*** RECORDS SHOWN Section Begins ***

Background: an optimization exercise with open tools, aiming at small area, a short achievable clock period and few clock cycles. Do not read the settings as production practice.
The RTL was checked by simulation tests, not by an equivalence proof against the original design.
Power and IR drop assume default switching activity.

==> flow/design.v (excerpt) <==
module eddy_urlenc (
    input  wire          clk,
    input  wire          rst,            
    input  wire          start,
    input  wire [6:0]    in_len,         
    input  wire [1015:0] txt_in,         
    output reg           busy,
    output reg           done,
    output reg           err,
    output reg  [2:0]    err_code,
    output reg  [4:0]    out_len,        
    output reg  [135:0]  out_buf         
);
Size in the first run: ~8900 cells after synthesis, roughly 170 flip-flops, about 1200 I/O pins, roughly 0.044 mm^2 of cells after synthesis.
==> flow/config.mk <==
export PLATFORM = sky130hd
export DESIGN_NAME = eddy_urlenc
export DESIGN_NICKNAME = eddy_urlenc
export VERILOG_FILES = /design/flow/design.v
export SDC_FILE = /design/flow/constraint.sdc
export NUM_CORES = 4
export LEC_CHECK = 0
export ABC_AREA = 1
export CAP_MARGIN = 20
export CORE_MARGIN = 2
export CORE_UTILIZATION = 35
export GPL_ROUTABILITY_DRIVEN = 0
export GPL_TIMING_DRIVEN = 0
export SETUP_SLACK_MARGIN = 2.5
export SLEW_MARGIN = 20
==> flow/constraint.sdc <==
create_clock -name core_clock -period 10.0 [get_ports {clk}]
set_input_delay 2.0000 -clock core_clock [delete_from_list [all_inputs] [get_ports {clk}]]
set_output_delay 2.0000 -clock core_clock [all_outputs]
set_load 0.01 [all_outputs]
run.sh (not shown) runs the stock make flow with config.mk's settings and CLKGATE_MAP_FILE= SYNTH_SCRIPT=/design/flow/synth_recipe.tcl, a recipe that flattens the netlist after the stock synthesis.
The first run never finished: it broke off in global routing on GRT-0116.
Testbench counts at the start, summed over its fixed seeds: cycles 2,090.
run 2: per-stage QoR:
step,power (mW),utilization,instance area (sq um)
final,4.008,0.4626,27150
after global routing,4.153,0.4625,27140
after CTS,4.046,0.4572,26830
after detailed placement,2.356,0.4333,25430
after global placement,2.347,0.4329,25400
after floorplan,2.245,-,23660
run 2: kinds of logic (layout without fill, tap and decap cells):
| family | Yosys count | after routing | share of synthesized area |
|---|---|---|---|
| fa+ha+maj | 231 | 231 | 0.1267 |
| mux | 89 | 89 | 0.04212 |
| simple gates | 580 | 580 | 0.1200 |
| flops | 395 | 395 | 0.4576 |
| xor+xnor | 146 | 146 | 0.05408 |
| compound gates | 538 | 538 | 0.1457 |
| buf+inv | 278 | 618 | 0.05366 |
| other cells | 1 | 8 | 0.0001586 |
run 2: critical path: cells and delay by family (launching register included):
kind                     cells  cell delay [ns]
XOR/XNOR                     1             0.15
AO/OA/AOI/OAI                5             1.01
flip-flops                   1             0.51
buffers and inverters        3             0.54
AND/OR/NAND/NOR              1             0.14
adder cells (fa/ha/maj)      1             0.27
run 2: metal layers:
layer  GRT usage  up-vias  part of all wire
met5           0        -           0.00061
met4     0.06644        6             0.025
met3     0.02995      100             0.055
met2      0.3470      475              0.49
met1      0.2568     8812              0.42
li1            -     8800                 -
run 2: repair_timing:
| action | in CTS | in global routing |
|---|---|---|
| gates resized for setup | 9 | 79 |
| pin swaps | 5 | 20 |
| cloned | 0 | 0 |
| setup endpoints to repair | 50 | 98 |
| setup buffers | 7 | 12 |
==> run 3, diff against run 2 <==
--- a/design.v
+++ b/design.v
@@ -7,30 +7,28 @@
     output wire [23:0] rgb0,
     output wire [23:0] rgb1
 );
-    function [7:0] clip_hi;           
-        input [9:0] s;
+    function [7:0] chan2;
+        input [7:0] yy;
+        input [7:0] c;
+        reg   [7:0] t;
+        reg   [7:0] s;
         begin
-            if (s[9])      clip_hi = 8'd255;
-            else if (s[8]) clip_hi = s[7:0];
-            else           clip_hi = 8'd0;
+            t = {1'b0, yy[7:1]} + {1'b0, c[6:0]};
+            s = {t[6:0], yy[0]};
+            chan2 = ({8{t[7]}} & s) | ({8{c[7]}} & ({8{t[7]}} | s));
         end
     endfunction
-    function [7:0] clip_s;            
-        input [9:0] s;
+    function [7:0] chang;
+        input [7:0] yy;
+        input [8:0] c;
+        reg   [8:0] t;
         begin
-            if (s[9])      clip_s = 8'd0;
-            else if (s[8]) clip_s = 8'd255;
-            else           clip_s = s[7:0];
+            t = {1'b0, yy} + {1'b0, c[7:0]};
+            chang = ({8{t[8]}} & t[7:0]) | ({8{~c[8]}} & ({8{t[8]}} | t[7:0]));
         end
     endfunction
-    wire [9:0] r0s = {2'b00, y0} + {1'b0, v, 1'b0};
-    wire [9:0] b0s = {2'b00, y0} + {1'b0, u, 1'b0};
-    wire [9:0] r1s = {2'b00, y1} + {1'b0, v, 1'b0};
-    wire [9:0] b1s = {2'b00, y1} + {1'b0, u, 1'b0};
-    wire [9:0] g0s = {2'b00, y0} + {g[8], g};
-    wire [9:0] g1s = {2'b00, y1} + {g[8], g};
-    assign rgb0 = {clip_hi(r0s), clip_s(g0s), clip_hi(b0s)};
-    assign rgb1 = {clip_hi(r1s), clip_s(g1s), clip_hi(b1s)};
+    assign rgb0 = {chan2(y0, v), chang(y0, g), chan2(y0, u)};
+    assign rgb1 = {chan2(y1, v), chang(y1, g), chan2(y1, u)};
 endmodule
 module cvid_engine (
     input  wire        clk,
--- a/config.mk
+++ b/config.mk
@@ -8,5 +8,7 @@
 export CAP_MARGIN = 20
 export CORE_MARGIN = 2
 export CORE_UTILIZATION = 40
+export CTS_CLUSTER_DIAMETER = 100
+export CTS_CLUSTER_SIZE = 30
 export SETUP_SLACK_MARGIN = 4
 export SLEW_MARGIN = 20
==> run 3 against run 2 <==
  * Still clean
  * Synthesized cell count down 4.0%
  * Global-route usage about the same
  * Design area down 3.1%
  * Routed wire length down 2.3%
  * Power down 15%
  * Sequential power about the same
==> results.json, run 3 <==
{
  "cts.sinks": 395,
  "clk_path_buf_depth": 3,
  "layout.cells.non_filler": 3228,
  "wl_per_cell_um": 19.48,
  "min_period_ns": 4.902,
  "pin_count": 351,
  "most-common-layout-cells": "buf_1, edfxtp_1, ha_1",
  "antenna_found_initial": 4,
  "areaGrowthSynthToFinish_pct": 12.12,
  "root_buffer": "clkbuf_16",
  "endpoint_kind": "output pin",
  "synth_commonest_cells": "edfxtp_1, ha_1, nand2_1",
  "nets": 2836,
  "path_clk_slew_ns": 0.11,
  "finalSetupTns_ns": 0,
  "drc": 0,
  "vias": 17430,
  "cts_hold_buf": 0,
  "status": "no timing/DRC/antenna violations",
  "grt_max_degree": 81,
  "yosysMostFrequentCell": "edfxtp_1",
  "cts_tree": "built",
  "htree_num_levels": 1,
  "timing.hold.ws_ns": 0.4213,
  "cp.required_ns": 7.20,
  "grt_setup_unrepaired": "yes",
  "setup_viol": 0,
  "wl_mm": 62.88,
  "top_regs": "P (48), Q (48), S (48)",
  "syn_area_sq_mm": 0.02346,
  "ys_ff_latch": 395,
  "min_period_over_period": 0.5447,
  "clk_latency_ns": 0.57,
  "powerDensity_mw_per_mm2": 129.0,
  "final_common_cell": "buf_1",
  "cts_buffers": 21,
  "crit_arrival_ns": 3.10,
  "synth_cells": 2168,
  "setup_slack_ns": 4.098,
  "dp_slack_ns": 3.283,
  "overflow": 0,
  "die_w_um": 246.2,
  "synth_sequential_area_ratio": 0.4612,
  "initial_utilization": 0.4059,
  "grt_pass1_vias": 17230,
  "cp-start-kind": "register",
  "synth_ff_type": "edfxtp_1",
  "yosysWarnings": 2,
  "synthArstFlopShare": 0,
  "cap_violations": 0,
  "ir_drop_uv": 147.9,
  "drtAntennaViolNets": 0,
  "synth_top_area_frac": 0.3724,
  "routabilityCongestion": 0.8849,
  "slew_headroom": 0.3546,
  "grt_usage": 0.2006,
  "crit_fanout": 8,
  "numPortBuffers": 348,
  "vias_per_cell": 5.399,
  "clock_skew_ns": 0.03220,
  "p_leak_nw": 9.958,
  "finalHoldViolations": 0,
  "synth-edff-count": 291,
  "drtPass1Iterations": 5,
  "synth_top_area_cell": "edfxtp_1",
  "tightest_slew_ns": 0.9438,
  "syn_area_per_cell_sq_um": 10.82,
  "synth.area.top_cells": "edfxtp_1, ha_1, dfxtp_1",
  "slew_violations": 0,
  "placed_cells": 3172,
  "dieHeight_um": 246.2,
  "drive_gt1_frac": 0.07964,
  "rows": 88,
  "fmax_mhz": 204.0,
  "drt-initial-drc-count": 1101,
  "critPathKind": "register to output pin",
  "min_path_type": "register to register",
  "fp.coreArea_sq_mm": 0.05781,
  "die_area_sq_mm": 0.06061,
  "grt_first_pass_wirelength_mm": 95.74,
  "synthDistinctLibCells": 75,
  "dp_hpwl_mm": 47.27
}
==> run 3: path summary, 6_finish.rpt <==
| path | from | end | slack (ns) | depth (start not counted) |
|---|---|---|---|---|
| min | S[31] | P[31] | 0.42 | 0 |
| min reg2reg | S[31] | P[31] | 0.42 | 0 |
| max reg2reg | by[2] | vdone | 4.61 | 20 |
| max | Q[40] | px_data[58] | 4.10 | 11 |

*** RECORDS SHOWN Section Ends ***

TASK GOAL: All lines with the word "assign" must be located in the data and copied.

REPLY:
-    assign rgb0 = {clip_hi(r0s), clip_s(g0s), clip_hi(b0s)};
-    assign rgb1 = {clip_hi(r1s), clip_s(g1s), clip_hi(b1s)};
+    assign rgb0 = {chan2(y0, v), chang(y0, g), chan2(y0, u)};
+    assign rgb1 = {chan2(y1, v), chang(y1, g), chan2(y1, u)};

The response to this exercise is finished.